While various embodiments of the disclosure have been particularly shown and described in the present disclosure, it will be understood by those skilled in the art that various changes in form and details may be made without departing from the scope of the embodiments disclosed herein and set forth in the appended claims.

Those skilled in the art will recognize or be able to ascertain using no more than routine experimentation, many equivalents to the specific embodiments described herein. The scope of the present disclosure is not intended to be limited to the above description, but rather is as set forth in the appended claims.

In the claims, articles such as “a,” “an,” and ‘the” may mean one or more than one unless indicated to the contrary or otherwise evident from the context. Claims or descriptions that include “or” between one or more members of a group are considered satisfied if one, more than one, or all of the group members are present in, employed in, or otherwise relevant to a given product or process unless indicated to the contrary or otherwise evident from the context. The disclosure includes embodiments in which exactly one member of a group is present in, employed in, or otherwise relevant to a given product or process. The disclosure includes embodiments in which more than one, or all group members are present in, employed in, or otherwise relevant to a given product or process.

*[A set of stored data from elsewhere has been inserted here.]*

<file path="config.mk">
export PLATFORM = sky130hd
export DESIGN_NAME = mlb_local_bus
export DESIGN_NICKNAME = d
export VERILOG_FILES = /design/src/mlb_pkg.sv /design/src/mlb_local_bus.sv
export VERILOG_INCLUDE_DIRS = /design/src
export SDC_FILE = /design/constraint.sdc
export NUM_CORES = 1
export LEC_CHECK = 0
export BUFFER_PORTS_ARGS = -buffer_cell sky130_fd_sc_hd__buf_2
export CAP_MARGIN = 20
export CORE_MARGIN = 2
export CORE_UTILIZATION = 38
export CTS_CLUSTER_DIAMETER = 60
export DETAILED_ROUTE_END_ITERATION = 8
export SYNTH_ARGS = -nofsm -noshare
export SYNTH_HDL_FRONTEND = slang
export SYNTH_SLANG_ARGS = --single-unit
</file>
<file path="constraint.sdc">
create_clock -name core_clk -period 5.18 [get_ports core_clk]
set_clock_uncertainty 0.1 [all_clocks]
set_input_delay 0.777 -clock core_clk [delete_from_list [all_inputs] [get_ports core_clk]]
set_output_delay 0.777 -clock core_clk [all_outputs]
set_load 0.005 [all_outputs]
</file>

It is also noted that the term “comprising” is intended to be open and permits but does not require the inclusion of additional elements or steps. When the term “comprising” is used herein, the terms “consisting of’ and “or including” are thus also encompassed and disclosed.

Where ranges are given, endpoints are included. Furthermore, it is to be understood that unless otherwise indicated or otherwise evident from the context and understanding of one of ordinary skill in the art, values that are expressed as ranges can assume any specific value or subrange within the stated ranges in different embodiments of the disclosure, to the tenth of the unit of the lower limit of the range, unless the context clearly dictates otherwise.

In addition, it is to be understood that any particular embodiment of the present disclosure that falls within the prior art may be explicitly excluded from any one or more of the claims. Since such embodiments are deemed to be known to those of ordinary skill in the art, they may be excluded even if the exclusion is not set forth explicitly herein. Any particular embodiments of compositions disclosed herein can be excluded from any one or more claims, for any reason, whether or not related to the existence of prior art.

All cited sources, for example, references, publications, databases, database entries, and art cited herein, are incorporated into this application by reference, even if not expressly stated in the citation. In case of conflicting statements of a cited source and the present application, the statement in the present application shall control.